È possibile che abbia contratto il virus nel suo ambulatorio da pediatra di libera scelta a Barletta. Poi, più di mese fa, sono arrivati i primi sintomi: febbre, tosse e difficoltà respiratorie. Quindi il ricovero nell’ospedale di Bisceglie, dov’è morto domenica 6 dicembre dopo una decina di giorni trascorsi passati in Rianimazione. Michele Cicchelli, 69 anni, originario di Minervino Murge, una laurea in medicina e una specializzazione in malattie infettive messa in tasca nel 1980, sarebbe andato in pensione a fine febbraio.
E invece è il 232 esimo medico ucciso dal Covid-19, il nono in Puglia che ha perso la sua battaglia con il virus. Non aveva altre malattie note. E lascia la moglie e tre figli.

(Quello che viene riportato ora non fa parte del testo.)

**config.mk**
```make
export PLATFORM = sky130hd
export DESIGN_NAME = nor_bank
export DESIGN_NICKNAME = d
export VERILOG_FILES = /design/src/rtl/nor_bank.sv
export SDC_FILE = /design/constraint.sdc
export NUM_CORES = 1
export LEC_CHECK = 0
export ABC_AREA = 1
export ABC_CLOCK_PERIOD_IN_PS = 2230
export CORE_ASPECT_RATIO = 1.25
export CORE_MARGIN = 2
export CORE_UTILIZATION = 56
export CTS_BUF_LIST = sky130_fd_sc_hd__clkbuf_8
export DETAILED_ROUTE_END_ITERATION = 16
export GPL_ROUTABILITY_DRIVEN = 1
export PLACE_DENSITY = 0.84
export SLEW_MARGIN = 5
export SYNTH_ARGS = -nofsm -noshare
export SYNTH_HDL_FRONTEND = slang
export SYNTH_SLANG_ARGS = --single-unit
```
**constraint.sdc**
```tcl
create_clock -name clk -period 2.23 [get_ports clk]
set_input_delay 0.446 -clock clk [delete_from_list [all_inputs] [get_ports clk]]
set_output_delay 0.446 -clock clk [all_outputs]
set_load 0.02 [all_outputs]
```
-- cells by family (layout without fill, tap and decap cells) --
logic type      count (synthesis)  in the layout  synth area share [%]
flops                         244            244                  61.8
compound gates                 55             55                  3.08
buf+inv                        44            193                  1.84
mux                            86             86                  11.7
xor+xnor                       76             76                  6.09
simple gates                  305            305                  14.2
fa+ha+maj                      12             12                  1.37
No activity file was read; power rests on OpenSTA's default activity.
## config.mk

```make
export PLATFORM = sky130hd
export DESIGN_NAME = alu_multicycle
export DESIGN_NICKNAME = d
export VERILOG_FILES = /design/src/rtl/alu_multicycle.sv
export SDC_FILE = /design/constraint.sdc
export NUM_CORES = 1
export LEC_CHECK = 0
export CELL_PAD_IN_SITES_DETAIL_PLACEMENT = 1
export CELL_PAD_IN_SITES_GLOBAL_PLACEMENT = 1
export CORE_MARGIN = 2
export CORE_UTILIZATION = 45
export CTS_CLUSTER_SIZE = 14
export DETAILED_ROUTE_END_ITERATION = 10
export PLACE_DENSITY_LB_ADDON = 0.05
export SETUP_SLACK_MARGIN = 0.5
export SYNTH_ARGS = -nofsm -noshare
export SYNTH_HDL_FRONTEND = slang
export SYNTH_SLANG_ARGS = --single-unit
```

## constraint.sdc

```tcl
create_clock -name clk -period 8.75 [get_ports clk]
set_input_delay 1.3125 -clock clk [delete_from_list [all_inputs] [get_ports clk]]
set_output_delay 1.3125 -clock clk [all_outputs]
set_load 0.05 [all_outputs]
```

## src/rtl/alu_multicycle.sv

```systemverilog
// Multi-cycle ALU that sits between the register-file read ports and its write port.
// Add, subtract, logic and move operations take one EXEC cycle; shifts move one bit per cycle.
`ifndef WORD_SIZE
`define WORD_SIZE 8
`endif
`ifndef NUM_REGISTERS
`define NUM_REGISTERS 8
`endif

module alu_multicycle #(
   parameter int WORD_SIZE = `WORD_SIZE,
   parameter int COUNT = `NUM_REGISTERS,
   localparam int IDX_BITS = $clog2(COUNT)
) (
   input  logic                 clk,
   input  logic                 rst,
   input  logic                 start,
   input  logic [3:0]           op,
   input  logic [WORD_SIZE-1:0] a,
   input  logic [WORD_SIZE-1:0] b,
   input  logic [IDX_BITS-1:0]  dst_idx,
   output logic                 busy,
   output logic                 done,
   output logic [WORD_SIZE-1:0] result,
   output logic [IDX_BITS-1:0]  wr_idx,
   output logic                 wr_en,
   output logic [3:0]           flags,
   output logic [1:0]           dbg_state
);

   localparam int CW = $clog2(WORD_SIZE + 1);
   localparam logic [WORD_SIZE:0] WS_W = (WORD_SIZE + 1)'(WORD_SIZE);

   localparam logic [1:0] S_IDLE  = 2'd0;
   localparam logic [1:0] S_EXEC  = 2'd1;
   localparam logic [1:0] S_SHIFT = 2'd2;
   localparam logic [1:0] S_DONE  = 2'd3;

   localparam logic [3:0] OP_ADD = 4'd0;
   localparam logic [3:0] OP_ADC = 4'd1;
   localparam logic [3:0] OP_SUB = 4'd2;
   localparam logic [3:0] OP_AND = 4'd3;
   localparam logic [3:0] OP_OR  = 4'd4;
   localparam logic [3:0] OP_XOR = 4'd5;
   localparam logic [3:0] OP_CMP = 4'd6;
   localparam logic [3:0] OP_MOV = 4'd7;
   localparam logic [3:0] OP_SHL = 4'd8;
   localparam logic [3:0] OP_SHR = 4'd9;

   logic [1:0]           state;
   logic [3:0]           op_q;
   logic [WORD_SIZE-1:0] a_q;
   logic [WORD_SIZE-1:0] b_q;
   logic [IDX_BITS-1:0]  dst_q;
   logic [CW-1:0]        cnt;
   logic                 sh_c;

   logic [CW-1:0]        k_in;
   logic                 is_shift_in;
   logic                 cin;
   logic [WORD_SIZE:0]   sum;
   logic [WORD_SIZE:0]   diff;
   logic [WORD_SIZE-1:0] ex_res;
   logic                 ex_c;
   logic                 ex_v;
   logic                 ex_legal;
   logic                 ex_write;

   // Handshake: start is taken only when busy=0 (IDLE); done is a one-cycle pulse in DONE,
   // and wr_en is that same pulse qualified by the op writing back.
   assign busy      = (state != S_IDLE);
   assign done      = (state == S_DONE);
   assign wr_en     = done && (op_q != OP_CMP) && (op_q <= OP_SHR);
   assign dbg_state = state;

   assign is_shift_in = (op == OP_SHL) || (op == OP_SHR);
   assign k_in        = ({1'b0, b} >= WS_W) ? CW'(WORD_SIZE) : CW'(b);

   always_comb begin
      cin      = (op_q == OP_ADC) ? flags[1] : 1'b0;
      sum      = {1'b0, a_q} + {1'b0, b_q} + {{WORD_SIZE{1'b0}}, cin};
      diff     = {1'b0, a_q} - {1'b0, b_q};
      ex_res   = '0;
      ex_c     = 1'b0;
      ex_v     = 1'b0;
      ex_legal = 1'b1;
      ex_write = 1'b1;
      case (op_q)
         OP_ADD, OP_ADC: begin
            ex_res = sum[WORD_SIZE-1:0];
            ex_c   = sum[WORD_SIZE];
            ex_v   = (a_q[WORD_SIZE-1] == b_q[WORD_SIZE-1]) && (sum[WORD_SIZE-1] != a_q[WORD_SIZE-1]);
         end
         OP_SUB, OP_CMP: begin
            ex_res   = diff[WORD_SIZE-1:0];
            ex_c     = diff[WORD_SIZE];
            ex_v     = (a_q[WORD_SIZE-1] != b_q[WORD_SIZE-1]) && (diff[WORD_SIZE-1] != a_q[WORD_SIZE-1]);
            ex_write = (op_q != OP_CMP);
         end
         OP_AND: ex_res = a_q & b_q;
         OP_OR:  ex_res = a_q | b_q;
         OP_XOR: ex_res = a_q ^ b_q;
         OP_MOV: ex_res = b_q;
         // Only zero-distance shifts reach EXEC; the operand passes through unchanged.
         OP_SHL, OP_SHR: ex_res = a_q;
         default: begin
            ex_legal = 1'b0;
            ex_write = 1'b0;
         end
      endcase
   end

   always_ff @(posedge clk or negedge rst) begin
      if (!rst) begin
         state  <= S_IDLE;
         op_q   <= '0;
         a_q    <= '0;
         b_q    <= '0;
         dst_q  <= '0;
         cnt    <= '0;
         sh_c   <= 1'b0;
         result <= '0;
         wr_idx <= '0;
         flags  <= '0;
      end else begin
         case (state)
            S_IDLE: begin
               if (start) begin
                  op_q  <= op;
                  a_q   <= a;
                  b_q   <= b;
                  dst_q <= dst_idx;
                  cnt   <= k_in;
                  sh_c  <= 1'b0;
                  state <= (is_shift_in && (k_in != '0)) ? S_SHIFT : S_EXEC;
               end
            end
            S_EXEC: begin
               state  <= S_DONE;
               wr_idx <= dst_q;
               if (ex_legal) flags <= {(ex_res == '0), ex_res[WORD_SIZE-1], ex_c, ex_v};
               if (ex_write) result <= ex_res;
            end
            S_SHIFT: begin
               // One extra cycle after the last bit moves so DONE lands k+1 edges after start.
               if (cnt != '0) begin
                  cnt <= cnt - CW'(1);
                  if (op_q == OP_SHL) begin
                     sh_c <= a_q[WORD_SIZE-1];
                     a_q  <= {a_q[WORD_SIZE-2:0], 1'b0};
                  end else begin
                     sh_c <= a_q[0];
                     a_q  <= {1'b0, a_q[WORD_SIZE-1:1]};
                  end
               end else begin
                  state  <= S_DONE;
                  result <= a_q;
                  wr_idx <= dst_q;
                  flags  <= {(a_q == '0), a_q[WORD_SIZE-1], sh_c, 1'b0};
               end
            end
            default: state <= S_IDLE;
         endcase
      end
   end

endmodule

```
--- src/rtl/axi_stream_video_rx_pos_counter.sv ---
// Pixel/line position tracker. Holds the position of the next expected beat; restart forces the
// current beat to be treated as pixel 0 line 0 before inc/line_end are applied.
module axis_pos_counter
    import axi_stream_video_rx_pkg::*;
#(
    parameter int HSIZE = 1920,
    parameter int VSIZE = 3
) (
    input  logic clk_i,
    input  logic rst_n_i,
    input  logic inc_i,
    input  logic line_end_i,
    input  logic restart_i,
    output logic at_origin_o,
    output logic pix_last_o,
    output logic line_last_o,
    output logic wrap_o
);

    localparam int PW = (HSIZE > 1) ? $clog2(HSIZE) : 1;
    localparam int LW = (VSIZE > 1) ? $clog2(VSIZE) : 1;

    logic [PW-1:0] pix_q, pix_d, pix_eff;
    logic [LW-1:0] line_q, line_d, line_eff;

    assign pix_eff     = restart_i ? '0 : pix_q;
    assign line_eff    = restart_i ? '0 : line_q;
    assign at_origin_o = (pix_q == '0) && (line_q == '0);
    assign pix_last_o  = (pix_eff == PW'(HSIZE - 1));
    assign line_last_o = (line_eff == LW'(VSIZE - 1));
    assign wrap_o      = line_end_i & line_last_o;

    always_comb begin
        pix_d  = pix_q;
        line_d = line_q;
        if (line_end_i) begin
            pix_d  = '0;
            line_d = line_last_o ? '0 : line_eff + LW'(1);
        end else if (inc_i) begin
            // Saturate at the last pixel; the FSM handles the missing tlast.
            pix_d  = pix_last_o ? pix_eff : pix_eff + PW'(1);
            line_d = line_eff;
        end else if (restart_i) begin
            pix_d  = '0;
            line_d = '0;
        end
    end

    always_ff @(posedge clk_i or negedge rst_n_i) begin
        if (!rst_n_i) begin
            pix_q  <= '0;
            line_q <= '0;
        end else begin
            pix_q  <= pix_d;
            line_q <= line_d;
        end
    end

endmodule
## src/rtl/izh_pkg.sv

```systemverilog
// Shared constants and helpers for the izh neuron family.
// Current width is common to izh and izh_synapse.
package izh_pkg;

    localparam int         IZH_CUR_W   = 8;
    localparam logic [7:0] IZH_CUR_MAX = 8'hFF;

    // Unsigned add that clamps at IZH_CUR_MAX instead of wrapping
    function automatic logic [IZH_CUR_W-1:0] sat_add(
        input logic [IZH_CUR_W-1:0] a,
        input logic [IZH_CUR_W-1:0] b
    );
        logic [IZH_CUR_W:0] s;
        s = {1'b0, a} + {1'b0, b};
        return s[IZH_CUR_W] ? IZH_CUR_MAX : s[IZH_CUR_W-1:0];
    endfunction

endpackage

```

## src/rtl/izh_tick_gen.sv

```systemverilog
// Free-running prescaler emitting a one-cycle tick every DIV clocks.
// The tick is high while the count sits at DIV-1.
module izh_tick_gen #(
    parameter int DIV = 16
) (
    input  logic i_clk,
    input  logic i_rst,
    output logic o_tick
);

    localparam int CW = (DIV > 1) ? $clog2(DIV) : 1;
    localparam logic [CW-1:0] LAST = CW'(DIV - 1);

    logic [CW-1:0] r_cnt;

    always_ff @(posedge i_clk or posedge i_rst) begin
        if (i_rst) begin
            r_cnt <= '0;
        end else if (r_cnt == LAST) begin
            r_cnt <= '0;
        end else begin
            r_cnt <= r_cnt + 1'b1;
        end
    end

    assign o_tick = (r_cnt == LAST);

endmodule

```

## src/rtl/izh_synapse.sv

```systemverilog
// Spike-to-current converter: each spike adds a weight, the current
// decays exponentially on prescaler ticks.
module izh_synapse
    import izh_pkg::*;
#(
    parameter int         TICK_DIV    = 16,
    parameter int         TAU_SHIFT   = 3,
    parameter logic [7:0] WEIGHT_INIT = 8'd32
) (
    input  logic                 clk,
    input  logic                 reset,
    input  logic                 spike_in,
    input  logic [7:0]           weight_in,
    input  logic                 weight_we,
    output logic [IZH_CUR_W-1:0] current,
    output logic                 active,
    output logic [7:0]           spike_count
);

    logic                 r_spike_d;
    logic [7:0]           r_weight;
    logic [IZH_CUR_W-1:0] r_cur;
    logic                 r_active;
    logic [7:0]           r_cnt;

    logic                 w_tick;
    logic                 w_event;
    logic [IZH_CUR_W-1:0] w_shift;
    logic [IZH_CUR_W-1:0] w_dec;
    logic [IZH_CUR_W-1:0] w_add;
    logic [IZH_CUR_W-1:0] w_next;

    izh_tick_gen #(
        .DIV    (TICK_DIV)
    ) u_tick (
        .i_clk  (clk),
        .i_rst  (reset),
        .o_tick (w_tick)
    );

    assign w_event = spike_in & ~r_spike_d;
    assign w_shift = r_cur >> TAU_SHIFT;

    // Decay step is at least 1 so the tail always reaches zero
    always_comb begin
        w_dec = '0;
        if (w_tick && r_cur != '0) begin
            w_dec = (w_shift == '0) ? IZH_CUR_W'(1) : w_shift;
        end
    end

    assign w_add  = w_event ? r_weight : '0;
    assign w_next = sat_add(r_cur - w_dec, w_add);

    always_ff @(posedge clk or posedge reset) begin
        if (reset) begin
            r_spike_d <= 1'b0;
            r_weight  <= WEIGHT_INIT;
            r_cur     <= '0;
            r_active  <= 1'b0;
            r_cnt     <= '0;
        end else begin
            r_spike_d <= spike_in;
            r_cur     <= w_next;
            r_active  <= (w_next != '0);
            r_cnt     <= r_cnt + {7'd0, w_event};
            if (weight_we) begin
                r_weight <= weight_in;
            end
        end
    end

    assign current     = r_cur;
    assign active      = r_active;
    assign spike_count = r_cnt;

endmodule
```

## config.mk

```make
export PLATFORM = sky130hd
export DESIGN_NAME = izh_synapse
export DESIGN_NICKNAME = d
export VERILOG_FILES = /design/src/rtl/izh_pkg.sv /design/src/rtl/izh_tick_gen.sv /design/src/rtl/izh_synapse.sv
export SDC_FILE = /design/constraint.sdc
export NUM_CORES = 1
export LEC_CHECK = 0
export CAP_MARGIN = 10
export CORE_UTILIZATION = 57
export DETAILED_ROUTE_END_ITERATION = 7
export HOLD_SLACK_MARGIN = 0.08
export MAX_ROUTING_LAYER = met4
export PLACE_DENSITY = 0.84
export SYNTH_ARGS = -nofsm -noshare
export SYNTH_HDL_FRONTEND = slang
export SYNTH_SLANG_ARGS = --single-unit
```

## constraint.sdc

```tcl
create_clock -name clk -period 8.2 [get_ports clk]
set_input_delay 1.23 -clock clk [delete_from_list [all_inputs] [get_ports clk]]
set_output_delay 1.23 -clock clk [all_outputs]
set_load 0.05 [all_outputs]
```

==> results.sh <==
export IMPL_crit_path_max_fanout=6
export IMPL_vdd_drop_max_v=0.000180
export IMPL_fin_total_pwr_w=0.000857
export IMPL_cp_start_kind="flop"
export IMPL_fin_tns_setup_ns=0
export IMPL_layout_setup_ws_ns=4.32
export IMPL_grt_max_degree=31
export IMPL_worst_pin_slew_ns=1.07
export IMPL_synth_edff_count=0
export IMPL_numCtsBuffers=5
export IMPL_maxCapViolCount=0
export IMPL_critPathRequiredTime_ns=8.40
export IMPL_rows=20
export IMPL_cts_resized=0
export IMPL_p_leak_nw=1.00
export IMPL_final_layout_size_suffix_gt1_share_pct=10.8
export IMPL_period_minus_slack_ns=3.88
export IMPL_fin_nets=241
export IMPL_slew_headroom_pct=28.3
export IMPL_worstHoldStart="spike_count[7]"
export IMPL_grt_pass1_wl_mm=6.64
export IMPL_core_area_mm2=0.00303
export IMPL_path_clk_slew_ns=0.10
export IMPL_p_int_w=0.000429
export IMPL_start_util_pct=60.0
export IMPL_cts_sinks=30
export IMPL_min_period_over_period_pct=47.3
export IMPL_syn_num_nets=210
export IMPL_synth_flop_cell="dfrtp_1"
export IMPL_grt_antenna_before_repair=0
export IMPL_status="finished, final reports clean"
export IMPL_ys_warn_count=0
export IMPL_synth_distinct_cells=38
export IMPL_hold_class="flop to flop"
export IMPL_cts_setup_buffers=0
export IMPL_pwr_share_clk_pct=10.8
export IMPL_r2r_cells=15
export IMPL_clockBufferDepth=2
export IMPL_slew_violations=0
export IMPL_ys_ff_latch=30
export IMPL_dieArea_mm2=0.00342
export IMPL_worst_setup_path_type="flop to flop"
export IMPL_die_w_um=58.5
export IMPL_seq_area_frac_synth_pct=41.4
export IMPL_clk_latency_ns=0.34
export IMPL_finalSetupViolCount=0
export IMPL_hold_buffers=0
export IMPL_fin_area_mm2=0.00220
export IMPL_first_pass_iters=4
export IMPL_place_gp_congestion=0.874
export IMPL_diodes=0
export IMPL_r2r_start="u_tick.r_cnt[0]"
export IMPL_synth_avg_cell_area_um2=10.1
export IMPL_grt_ovfl_total=0
export IMPL_p_comb_share_pct=62.2
export IMPL_cts_max_level=2
export IMPL_grt_use_total_pct=27.1
export IMPL_grt_pass1_vias=1529
export IMPL_pin_count=29
export IMPL_hpwl_mm=3.00
export IMPL_syn_inst=180
export IMPL_r2r_setup_slack_ns=4.32
export IMPL_post_drt_wl_per_cell_um=14.5
export IMPL_hold_depth=1
export IMPL_synthArstFlopShare_pct=100
export IMPL_hold_violations=0
export IMPL_drtIter0Drc=78
export IMPL_ant_nets=0
export IMPL_switching_share_pct=50.0
export IMPL_rsz0062_at_grt="no"
export IMPL_area_delta_synth_final_pct=21.1
export IMPL_fillCellCount=213
export IMPL_finalWirelength_mm=3.72
export IMPL_place_ws_ns=4.38
export IMPL_cts_root_buf="clkbuf_4"
export IMPL_critical_path_arrival_ns=4.07
export IMPL_syn_area_mm2=0.00182
export IMPL_critPathCaptureType="flop"
export IMPL_portBuffers=28
export IMPL_seqPwrFrac_pct=27.0
export IMPL_fp_dieH_um=58.5
export IMPL_fmax_ghz=0.258
export IMPL_drcViolationCount=0
export IMPL_multiInputGateArea_mm2=0.00100
export IMPL_num_vias=1442
export IMPL_r2r_end="active"
export IMPL_cts_tree="built"
export IMPL_switchingPower_w=0.000428
export IMPL_regArea_um2=752
export IMPL_placed_cell_area_mm2=0.00214
export IMPL_whs_endpoint="spike_count[7]"
export IMPL_avgViaCountPerCell=5.63
export IMPL_power_density_mw_per_mm2=389
export IMPL_clock_skew_ns=0.0143
==> logic make-up after synthesis <==
kind of cell,count (synthesis),synth area share (%)
AO/OA/AOI/OAI,35,13.6
XOR/XNOR,14,6.74
adder cells (fa/ha/maj),18,13.2
buffers and inverters,16,3.37
flip-flops,30,41.4
multiplexers,8,4.96
AND/OR/NAND/NOR,59,16.8
==> how the worst max path moves through the flow <==
stage	slack, ns	cells past startpoint	startpoint	to
6_report	4.32	15	u_tick.r_cnt[0]	active
5_1_grt	4.04	15	u_tick.r_cnt[0]	active
4_1_cts	4.33	15	u_tick.r_cnt[0]	active
3_5_place_dp	4.38	9	spike_in	active
3_3_place_gp	4.51	9	spike_in	active
2_1_floorplan	4.67	17	current[5]	active
==> cell usage in the layout (no fill, tap or decap), drive strengths merged, types with 4 or more instances in the layout <==
master / synthesis / routed
a21oi: 10 / 10
and2: 9 / 9
and3: 4 / 4
clkbuf: 3 / 6
clkdlybuf4s50: 0 / 28
dfrtp: 29 / 29
ha: 16 / 16
inv: 12 / 12
mux2: 8 / 8
nand2: 12 / 12
nand3: 7 / 7
nor2: 9 / 9
nor3: 5 / 5
o21a: 5 / 5
o21ai: 8 / 8
xnor2: 7 / 7
xor2: 7 / 7
==> Yosys cell counts (5+ instances only) <==
library cell / number / share of area [%]
a21oi_1: 10 / 2.8
and2_1: 9 / 3.1
dfrtp_1: 29 / 40
ha_1: 16 / 11
inv_1: 12 / 2.5
mux2_2: 8 / 5.0
nand2_1: 12 / 2.5
nand3_1: 7 / 1.9
nor2_1: 9 / 1.9
nor3_1: 5 / 1.4
o21a_1: 5 / 2.1
o21ai_0: 5 / 1.4
xnor2_1: 7 / 3.4
xor2_1: 7 / 3.4
==> stage by stage <==
stage,hold slack (ns),cells,utilization (%)
after global routing,0.500,256,72.7
final,0.483,256,72.7
after global placement,0.460,248,70.6
after CTS,0.487,256,72.7
after floorplan,0.444,180,-
after detailed placement,0.472,248,70.6
==> cell type report <==
| type | count | share of cell area [%] |
|---|---|---|
| clock inverter | 2 | 0.569 |
| multi-input combinational | 134 | 45.7 |
| sequential | 30 | 34.2 |
| inverter | 12 | 2.05 |
| clock buffer | 6 | 2.33 |
| tap | 44 | 2.50 |
| timing repair buffer | 28 | 12.7 |
==> sequential cells by signal (all words and copies together) (netlist names) <==
name	count
current	8
r_weight	8
spike_count	8
u_tick.r_cnt	4
active	1
r_spike_d	1
==> critical path, cell delays in order (launching register included) <==
cell and delay, ns:
dfrtp_1 0.40, ha_1 0.22, and3_1 0.30, nand2_1 0.12
ha_1 0.27, nor2b_1 0.13, o21a_1 0.21, o21ai_2 0.16
a211oi_1 0.09, a2111oi_1 0.58, ha_1 0.42, a21oi_1 0.18
nor2_1 0.05, a211o_1 0.28, nor3b_1 0.21, nand4b_1 0.12
==> power by group through the flow <==
stage / clock (W) / combinational [W] / sequential (W)
global placement: 0 / 0.000509 / 0.000230
floorplan: 0 / 0.000267 / 0.000346
finish: 0.0000924 / 0.000533 / 0.000232
detailed placement: 0 / 0.000529 / 0.000234
CTS: 0.0000951 / 0.000531 / 0.000231
global route: 0.0000999 / 0.000580 / 0.000238
==> layer usage <==
layer | up-vias | track usage [%] | wire (µm)
met5 | - | - | 0
met4 | 0 | 12.2 | 108
met3 | 13 | 8.79 | 154
met2 | 46 | 46.0 | 1930
met1 | 691 | 28.7 | 1530
li1 | 692 | - | -
Power figures use the tool's default switching activity.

“Lui sapeva che non ce l’avrebbe fatta. Una volta mi ha telefonato dicendomi: ‘Luigi, sto morendo, ti prego, aiutami tu. Era disperato: ‘Gigi, sono Michele, aiutami, ti prego’. Mi ha lasciato impietrito. Gli dissi di avere fiducia, di stare tranquillo”, ricorda il collega Luigi Nigri, che è anche il vicepresidente nazionale della Federazione italiana dei medici pediatri.
Trattiene la voce per qualche istante, poi Nigri continua: “Michele era quello che accendeva il dibattito quando facevamo i nostri corsi di aggiornamento. E lo faceva con le sue interpretazioni, la sua esperienza. Era una persona estremamente vitale e rispettata: quando sia alzava, fra i colleghi calava il silenzio”.
Il profilo che risalta di più nel ritratto del dottor Cicchelli è il suo essere un uomo brillante, un professionista meticoloso e anche polemico. “Il che è una cosa bella sul piano scientifico. Perché è dal confronto anche acceso che vengono fuori le conoscenze”, scandisce Nigri. “Ma era estremamente gentile. Fermo e vivace, ma sempre gentile e rispettoso. Valori, questi ultimi, che non esistono più neanche fra i medici”, ammette il collega.
All’inizio della sua carriera Cicchelli ha lavorato in ospedale, poi ha optato per la libera professione. Ed è stato nel suo ambulatorio fino a poco più di un mese fa. Secondo Nigri è lì che il collega avrebbe contratto il Coronavirus – “perché nessuno dei suoi familiari è risultato positivo” – nonostante fosse sempre molto prudente: mascherina, igiene delle mani, distanziamento.
“Ora abbiamo perso un componente della famiglia. Noi pediatri siamo circa 200 fra Bari e la Bat e siamo sempre stati una famiglia. Tanto che ieri – racconta Nigri – diverse colleghe mi hanno telefonato in lacrime”.